A tip of that patented fedora to you, Rock, you did it.

FILM REVIEW: CREED II doubles down on nostalgia & leaves you caring more for the past than the present



“It’s your time now”

As Adonis Creed beckons towards Rocky Balboa to join him in the ring following the former’s victory over Viktor Drago, Rocky offers him a simple fist bump & those words. The camera pauses on a wide shot of their arms outstretched & linked at the fist before cutting to a close-up of Adonis. He looks a bit taken aback but turns to the ring, the crowd celebrating him, & embraces his moment. The camera follows him as he’s handed his belt and walks out of the ring hand-in-hand with Bianca up the tunnel. Rocky Balboa doesn’t appear in this scene again. The future unequivocally belongs to Adonis Creed.

CREED 2 took a different approach than its predecessor. After nailing that impactful line (fun fact: a line Sylvester Stallone improvised, according to director Steven Caple Jr.), Rocky walks over to a ringside chair and takes a seat. The camera follows him, positioned steadily behind him, the ring & everything happening in it in front of him but out of focus. We see Creed’s jubilance at his triumph over his demons through Rocky’s point of view. We don’t get to experience his joy in the ringl instead we’re left with the aged legend who has finally passed the torch. It’s a somber moment, but a beautiful shot that highlights the biggest problem I had walking away from CREED 2...

I still care more about Rocky Balboa than Adonis Creed.

Nostalgia is an extremely powerful tool. Humanity loves looking back to feeling the way we felt before, or at the very least, the way we believe we felt. It was used to perfection in 2015’s CREED. Watching the older Rocky train & take care of the illegitimate child of his close friend and former arch-enemy while he walked a similar path was appropriately affecting. There were familiar beats but more than enough originality for it to feel like it’s own piece.
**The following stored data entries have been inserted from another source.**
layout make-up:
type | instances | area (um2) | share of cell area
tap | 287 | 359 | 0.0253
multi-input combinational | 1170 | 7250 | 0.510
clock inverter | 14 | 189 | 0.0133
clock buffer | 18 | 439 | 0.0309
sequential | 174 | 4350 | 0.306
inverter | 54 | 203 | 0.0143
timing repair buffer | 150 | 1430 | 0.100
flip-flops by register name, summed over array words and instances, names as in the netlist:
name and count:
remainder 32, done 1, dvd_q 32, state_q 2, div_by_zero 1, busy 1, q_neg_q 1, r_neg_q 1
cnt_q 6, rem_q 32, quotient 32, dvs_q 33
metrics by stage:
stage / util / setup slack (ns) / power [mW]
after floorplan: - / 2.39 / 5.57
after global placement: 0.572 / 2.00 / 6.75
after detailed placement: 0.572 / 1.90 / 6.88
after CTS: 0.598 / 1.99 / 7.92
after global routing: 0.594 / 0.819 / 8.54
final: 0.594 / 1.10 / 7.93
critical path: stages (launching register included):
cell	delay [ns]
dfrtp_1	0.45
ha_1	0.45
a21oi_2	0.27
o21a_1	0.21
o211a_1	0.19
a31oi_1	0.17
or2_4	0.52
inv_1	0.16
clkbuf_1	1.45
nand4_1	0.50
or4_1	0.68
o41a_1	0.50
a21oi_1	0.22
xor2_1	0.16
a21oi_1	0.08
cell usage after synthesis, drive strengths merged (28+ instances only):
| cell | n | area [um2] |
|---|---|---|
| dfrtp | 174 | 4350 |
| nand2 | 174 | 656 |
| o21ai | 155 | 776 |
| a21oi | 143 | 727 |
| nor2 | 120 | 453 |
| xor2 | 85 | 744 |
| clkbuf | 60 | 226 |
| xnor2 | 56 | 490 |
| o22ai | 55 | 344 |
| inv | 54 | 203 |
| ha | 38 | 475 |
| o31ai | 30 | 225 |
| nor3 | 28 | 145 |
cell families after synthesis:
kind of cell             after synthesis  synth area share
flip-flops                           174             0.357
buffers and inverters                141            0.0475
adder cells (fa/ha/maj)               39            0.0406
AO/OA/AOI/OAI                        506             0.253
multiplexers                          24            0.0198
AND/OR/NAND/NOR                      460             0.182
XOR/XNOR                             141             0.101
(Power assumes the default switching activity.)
The sequel doubled down on that nostalgia, tying Rocky’s own past directly to Adonis’ present. The end result is a movie that belongs just as much to the former as it does the latter, in spite of the latter being the titular character. In the end, Rocky reconnects with his estranged son & meets his grandson while Adonis visits the grave of his deceased father, Apollo, & introduces him to his grandchild. Rocky’s soft spoken meeting with the only family he has left produced a small lump in my throat. Adonis’ cathartic visit to the father he never knew left me shrugging.

So we circle back to that post-match moment. That ringside fist bump. The man sitting in a chair, outside looking in. The camera resting behind him. We’re invited fully into the perspective of Rocky Balboa, engulfed completely by his somber uncertainty. We’re left as spectators to Adonis Creed’s happiness, his victory over the ties that bound him to his past. The camera is the audiences’ portal into their world. Its positioning is ours as well. It controls what we see, & what we see controls what we feel. To the right, it would’ve shown us unbridled joy. To the left was quiet doubt. The powers that be took the camera left and that seemingly small choice made all the difference.

“It’s your time now”

After watching the moment that followed, what should have been a passing-of-the-torch line, I can’t help but ask; is it?
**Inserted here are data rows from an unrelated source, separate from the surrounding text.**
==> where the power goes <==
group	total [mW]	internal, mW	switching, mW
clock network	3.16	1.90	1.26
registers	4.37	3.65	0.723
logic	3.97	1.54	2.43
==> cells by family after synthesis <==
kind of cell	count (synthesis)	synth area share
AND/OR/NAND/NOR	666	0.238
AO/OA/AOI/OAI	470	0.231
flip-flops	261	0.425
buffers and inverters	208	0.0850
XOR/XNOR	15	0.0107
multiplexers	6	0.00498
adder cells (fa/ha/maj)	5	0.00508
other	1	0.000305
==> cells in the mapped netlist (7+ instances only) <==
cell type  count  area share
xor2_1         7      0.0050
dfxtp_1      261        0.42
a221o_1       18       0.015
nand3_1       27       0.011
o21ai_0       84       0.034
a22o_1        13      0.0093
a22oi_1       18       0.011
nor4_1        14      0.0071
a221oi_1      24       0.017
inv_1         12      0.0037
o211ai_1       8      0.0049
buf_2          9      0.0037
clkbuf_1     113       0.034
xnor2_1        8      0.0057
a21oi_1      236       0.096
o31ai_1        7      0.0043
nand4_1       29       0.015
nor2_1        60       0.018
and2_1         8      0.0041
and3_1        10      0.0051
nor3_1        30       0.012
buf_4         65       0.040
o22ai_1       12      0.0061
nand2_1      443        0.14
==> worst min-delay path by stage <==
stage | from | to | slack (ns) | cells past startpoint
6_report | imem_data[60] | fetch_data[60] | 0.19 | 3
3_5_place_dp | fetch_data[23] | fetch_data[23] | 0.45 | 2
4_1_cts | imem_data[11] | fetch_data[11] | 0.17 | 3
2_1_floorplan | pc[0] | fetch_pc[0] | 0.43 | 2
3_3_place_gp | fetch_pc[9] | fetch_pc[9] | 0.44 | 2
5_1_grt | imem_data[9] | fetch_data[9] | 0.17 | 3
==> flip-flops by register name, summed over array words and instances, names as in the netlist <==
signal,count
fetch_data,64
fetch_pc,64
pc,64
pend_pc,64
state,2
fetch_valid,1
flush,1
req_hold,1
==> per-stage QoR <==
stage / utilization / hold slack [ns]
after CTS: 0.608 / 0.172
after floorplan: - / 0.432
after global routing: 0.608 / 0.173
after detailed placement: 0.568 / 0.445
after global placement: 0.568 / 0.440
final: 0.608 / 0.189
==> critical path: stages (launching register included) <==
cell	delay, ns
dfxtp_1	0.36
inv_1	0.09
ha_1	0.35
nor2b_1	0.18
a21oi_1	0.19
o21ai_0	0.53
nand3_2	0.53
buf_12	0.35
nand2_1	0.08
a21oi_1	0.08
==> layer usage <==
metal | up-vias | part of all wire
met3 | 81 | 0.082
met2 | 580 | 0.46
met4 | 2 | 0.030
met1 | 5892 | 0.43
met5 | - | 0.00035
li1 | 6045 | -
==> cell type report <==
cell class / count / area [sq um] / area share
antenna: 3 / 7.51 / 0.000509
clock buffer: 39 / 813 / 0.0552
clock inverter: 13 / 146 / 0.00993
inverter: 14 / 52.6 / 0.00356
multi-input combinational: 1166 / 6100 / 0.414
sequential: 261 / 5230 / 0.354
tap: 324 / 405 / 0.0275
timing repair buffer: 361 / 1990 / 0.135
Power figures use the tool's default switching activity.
UPDATE: Well... it may be. Earlier this week Sylvester Stallone announced on Instagram that he’s officially retiring the Rocky Balboa character. While it's a great move for the franchise, it doesn't sit well with me that the character will either be relegated to an off-screen death or passing mentions about his whereabouts in the next film. It’ll most likely be the former because it’s the only reason a prominent father figure in Adonis’ life & career is suddenly no longer around, but the latter would leave audiences questioning why he doesn’t reach out to his mentor.

Time will tell how this all plays out, but if CREED 2 is the end of Rocky & Adonis' relationship, then it ends with Rocky Balboa acting as a plot device in two films before being unceremoniously disregarded as if he were never that important to begin with.